The above figure shows the actual recent (geologically speaking) measured motions. However, if you subtract out the motions just due to the squishing of the Juan de Fuca plate you get the resolved motions shown in the following figure. So these remaining motions are because California is moving north but the speed is ten times slower (4 mm/year rather than the 4 cm/year due to subduction). The problem is that Canada east of Vancouver, BC is not moving. So we are being squished in a north-south direction between California and Canada. Thus crustal earthquakes such as today’s have little connection to the “Big One” that will eventually happen along our coast.
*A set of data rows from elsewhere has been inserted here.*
## src/rtl/fpga_config_loader_if.sv

```systemverilog
// rtl/fpga_config_loader_if.sv - configuration bitstream beat stream (data/valid/ready)
interface fpga_config_loader_if #(
  parameter int IN_W = 32
) ();
  logic [IN_W-1:0] cfg_data;
  logic            cfg_valid;
  logic            cfg_ready;

  modport master (
    output cfg_data,
    output cfg_valid,
    input  cfg_ready
  );

  modport slave (
    input  cfg_data,
    input  cfg_valid,
    output cfg_ready
  );
endinterface

```

## src/rtl/fpga_config_loader.sv

```systemverilog
// rtl/fpga_config_loader.sv - assembles stream beats into rows and writes the fabric config
module fpga_config_loader #(
  parameter int WORD_W     = 320,
  parameter int N_WORDS    = 172,
  parameter int IN_W       = 32,
  parameter int SETTLE_CYC = 10,
  parameter int RDY_DLY    = 10
) (
  input  logic                 clock,
  input  logic                 rst,
  input  logic                 start,
  fpga_config_loader_if.slave  cfg,
  output logic [WORD_W-1:0]    configs_in,
  output logic [N_WORDS-1:0]   configs_en,
  output logic                 ff_en,
  output logic                 rdy,
  output logic                 busy
);
  localparam int BEATS = WORD_W / IN_W;
  localparam int K_W   = $clog2(N_WORDS + 1);
  localparam int B_W   = $clog2(BEATS + 1);
  localparam int C_MAX = (SETTLE_CYC > RDY_DLY) ? SETTLE_CYC : RDY_DLY;
  localparam int C_W   = $clog2(C_MAX + 1);

  localparam logic [K_W-1:0]     LAST_ROW    = K_W'(N_WORDS - 1);
  localparam logic [B_W-1:0]     LAST_BEAT   = B_W'(BEATS - 1);
  localparam logic [C_W-1:0]     SETTLE_LAST = C_W'(SETTLE_CYC - 1);
  localparam logic [C_W-1:0]     RDY_LAST    = C_W'(RDY_DLY - 1);
  localparam logic [N_WORDS-1:0] EN_ONE      = N_WORDS'(1);

  typedef enum logic [2:0] {
    IDLE,
    ASSEMBLE,
    WRITE,
    HOLD,
    SETTLE,
    RUN_WAIT,
    DONE
  } state_t;

  state_t            state_q, state_d;
  logic [K_W-1:0]    k_q, k_d;
  logic [B_W-1:0]    b_q, b_d;
  logic [C_W-1:0]    cnt_q, cnt_d;
  logic [WORD_W-1:0] configs_in_q, configs_in_d;

  // State, counters and assembled word; reset drops any partial row.
  always_ff @(posedge clock or negedge rst) begin
    if (!rst) begin
      state_q      <= IDLE;
      k_q          <= '0;
      b_q          <= '0;
      cnt_q        <= '0;
      configs_in_q <= '0;
    end else begin
      state_q      <= state_d;
      k_q          <= k_d;
      b_q          <= b_d;
      cnt_q        <= cnt_d;
      configs_in_q <= configs_in_d;
    end
  end

  // Next-state: beats land in the word only in ASSEMBLE, so the word is frozen through WRITE/HOLD.
  always_comb begin
    state_d      = state_q;
    k_d          = k_q;
    b_d          = b_q;
    cnt_d        = cnt_q;
    configs_in_d = configs_in_q;
    case (state_q)
      IDLE: begin
        if (start) begin
          state_d = ASSEMBLE;
          k_d     = '0;
          b_d     = '0;
        end
      end
      ASSEMBLE: begin
        if (cfg.cfg_valid) begin
          configs_in_d[b_q*IN_W +: IN_W] = cfg.cfg_data;
          b_d = b_q + 1'b1;
          if (b_q == LAST_BEAT) begin
            state_d = WRITE;
          end
        end
      end
      WRITE: begin
        state_d = HOLD;
      end
      HOLD: begin
        k_d = k_q + 1'b1;
        if (k_q == LAST_ROW) begin
          state_d = SETTLE;
          cnt_d   = '0;
        end else begin
          state_d = ASSEMBLE;
          b_d     = '0;
        end
      end
      SETTLE: begin
        if (cnt_q == SETTLE_LAST) begin
          state_d = RUN_WAIT;
          cnt_d   = '0;
        end else begin
          cnt_d = cnt_q + 1'b1;
        end
      end
      RUN_WAIT: begin
        if (cnt_q == RDY_LAST) begin
          state_d = DONE;
          cnt_d   = '0;
        end else begin
          cnt_d = cnt_q + 1'b1;
        end
      end
      DONE: begin
        state_d = DONE;
      end
      default: begin
        state_d = IDLE;
      end
    endcase
  end

  // Outputs decode straight from registered state so reset clears them without waiting for a clock.
  always_comb begin
    cfg.cfg_ready = (state_q == ASSEMBLE);
    configs_en    = (state_q == WRITE) ? (EN_ONE << k_q) : '0;
    configs_in    = configs_in_q;
    ff_en         = (state_q == RUN_WAIT) || (state_q == DONE);
    rdy           = (state_q == DONE);
    busy          = (state_q != IDLE) && (state_q != DONE);
  end
endmodule

```

## src/flat_wrapper.sv

```systemverilog
// flat-port wrapper written by rule: the top's interface ports become plain ports
module fpga_config_loader_flat 
#(
  parameter int WORD_W     = 320,
  parameter int N_WORDS    = 172,
  parameter int IN_W       = 32,
  parameter int SETTLE_CYC = 10,
  parameter int RDY_DLY    = 10
)
  (clock, rst, start, configs_in, configs_en, ff_en, rdy, busy, cfg_cfg_data, cfg_cfg_valid, cfg_cfg_ready);
  fpga_config_loader_if #(.IN_W(IN_W)) cfg_i ();
  input  logic clock;
  input  logic rst;
  input  logic start;
  output logic [WORD_W-1:0] configs_in;
  output logic [N_WORDS-1:0] configs_en;
  output logic ff_en;
  output logic rdy;
  output logic busy;
  input wire logic [$bits(cfg_i.cfg_data)-1:0] cfg_cfg_data;
  input wire logic [$bits(cfg_i.cfg_valid)-1:0] cfg_cfg_valid;
  output wire logic [$bits(cfg_i.cfg_ready)-1:0] cfg_cfg_ready;
  assign cfg_i.cfg_data = cfg_cfg_data;
  assign cfg_i.cfg_valid = cfg_cfg_valid;
  assign cfg_cfg_ready = cfg_i.cfg_ready;
  fpga_config_loader #(.WORD_W(WORD_W), .N_WORDS(N_WORDS), .IN_W(IN_W), .SETTLE_CYC(SETTLE_CYC), .RDY_DLY(RDY_DLY)) u_core (.clock(clock), .rst(rst), .start(start), .cfg(cfg_i), .configs_in(configs_in), .configs_en(configs_en), .ff_en(ff_en), .rdy(rdy), .busy(busy));
endmodule
```

## config.mk

```make
export PLATFORM = sky130hd
export DESIGN_NAME = fpga_config_loader_flat
export DESIGN_NICKNAME = d
export VERILOG_FILES = /design/src/rtl/fpga_config_loader_if.sv /design/src/rtl/fpga_config_loader.sv /design/src/flat_wrapper.sv
export SDC_FILE = /design/constraint.sdc
export NUM_CORES = 1
export LEC_CHECK = 0
export CORE_AREA = 2 2 204 206
export CTS_BUF_LIST = sky130_fd_sc_hd__clkbuf_16
export CTS_CLUSTER_DIAMETER = 60
export CTS_CLUSTER_SIZE = 24
export DETAILED_ROUTE_END_ITERATION = 10
export DIE_AREA = 0 0 206 208
export HOLD_SLACK_MARGIN = 0.06
export PLACE_DENSITY = 0.68
export REMOVE_ABC_BUFFERS = 1
export SYNTH_ARGS = -nofsm -noshare
export SYNTH_HDL_FRONTEND = slang
export SYNTH_SLANG_ARGS = --single-unit
```

## constraint.sdc

```tcl
create_clock -name clock -period 4.5 [get_ports clock]
set_clock_uncertainty 0.15 [all_clocks]
set_input_delay 0.9 -clock clock [delete_from_list [all_inputs] [get_ports clock]]
set_output_delay 0.9 -clock clock [all_outputs]
set_load 0.05 [all_outputs]
```

## Word level (Yosys, flattened, before mapping)

Cells that the tools add are included.

- $add $sub $neg: 4
- Equal/unequal tests: 17
- Shifts and indexed selects: 3
- Mux-type cells: 18
- Reduce and logical (&&, ||, !) cells: 13

Operator list:

| cell | number |
|---|---|
| 320-bit bitwise mux | 1 |
| 32-bit by 34-bit variable shift with 320-bit output (first input constant) | 1 |
| 32-bit by 34-bit variable part select with 320-bit output | 1 |
| 172-bit 2-to-1 mux | 1 |
| 1-bit by 8-bit << shifter with 172-bit output (first input constant) | 1 |
| 9-bit negator with 34-bit output | 1 |
| 3-bit case mux with 7 select lines | 1 |
| 4-bit 2-to-1 mux | 5 |
| 3-bit 2-to-1 mux | 6 |
| 8-bit case mux with 2 select lines | 1 |
| 4-bit case mux with 3 select lines | 1 |
| 3-bit == test (second input constant) | 3 |
| 4-bit by 1-bit adder with 4-bit output (second input constant) | 2 |
| 8-bit by 1-bit adder with 8-bit output (second input constant) | 1 |
| 4-bit == test (second input constant) | 2 |
| 8-bit == test (second input constant) | 1 |
| 8-bit 2-to-1 mux | 1 |
| 2-bit by 1-bit inequality test with 1-bit output (second input constant) | 4 |
| 4-bit case mux with 2 select lines | 1 |
| 3-bit by 2-bit == test with 1-bit output (second input constant) | 2 |
| 2-bit inequality test (second input constant) | 3 |
| 2-bit AND reduction | 3 |
| 3-bit nonzero test | 2 |
| 5-bit AND reduction | 1 |
| other kinds (8) | 9 |

- Register bits: 339
- Input bits: 36
- Output and inout bits: 496
- Logic and storage cells: 60

## Longest topological paths before layout

Gate-level depths: netlist of run 1.

- Word-level depth: 4
- Gate-level depth with buffers: 9
- Mapped depth without buffers: 6

## Worst setup path before layout of run 1

OpenSTA, ideal clock, no wires.

- Kind: reg-to-output
- Start: register u_core.state_q[0]
- End: output port configs_en[112]
- Data arrival time: 2533 ps
- Data required time: 3450 ps
- Setup slack: 917 ps
- Cell stages (with the launch flop): 5
- Path buffers: 1
- Cells stage by stage: dfrtp_1 -> buf_2 -> nor3_1 -> nand3_1 -> nor4_1

- Cells in the longest elaborated chain, start to end: 2

RTL lines:

| item | RTL line | text |
|---|---|---|
| from (decl) | fpga_config_loader.sv:41 | `state_t state_q, state_d;` |
| from (signal assigned) | fpga_config_loader.sv:56 | `state_q <= state_d;` |
| 3-bit by 2-bit == test with 1-bit output | fpga_config_loader.sv:129 | `configs_en = (state_q == WRITE) ? (EN_ONE << k_q) : '0;` |
| 172-bit 2-to-1 mux | fpga_config_loader.sv:129 |  |
| to (decl) | flat_wrapper.sv:16 | `output logic [N_WORDS-1:0] configs_en;` |

Every way passes these cells.

## Worst setup path in the final report of run 1

- Start: register u_core.state_q[1]
- End: output port configs_en[163]

Same word-level chain as after synthesis.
Similarly it is unrelated to the deep tremor associated with the Episodic Tremor and Slip (ETS) motions that take place all along the Cascadia subduction zone every few months to a year or so.
The question remains, what next? This earthquake does not mean that the “Big One” is now imminent. Of course, it does not mean that the “Big One” is NOT imminent. In other words it is irrelevant for saying what comes next.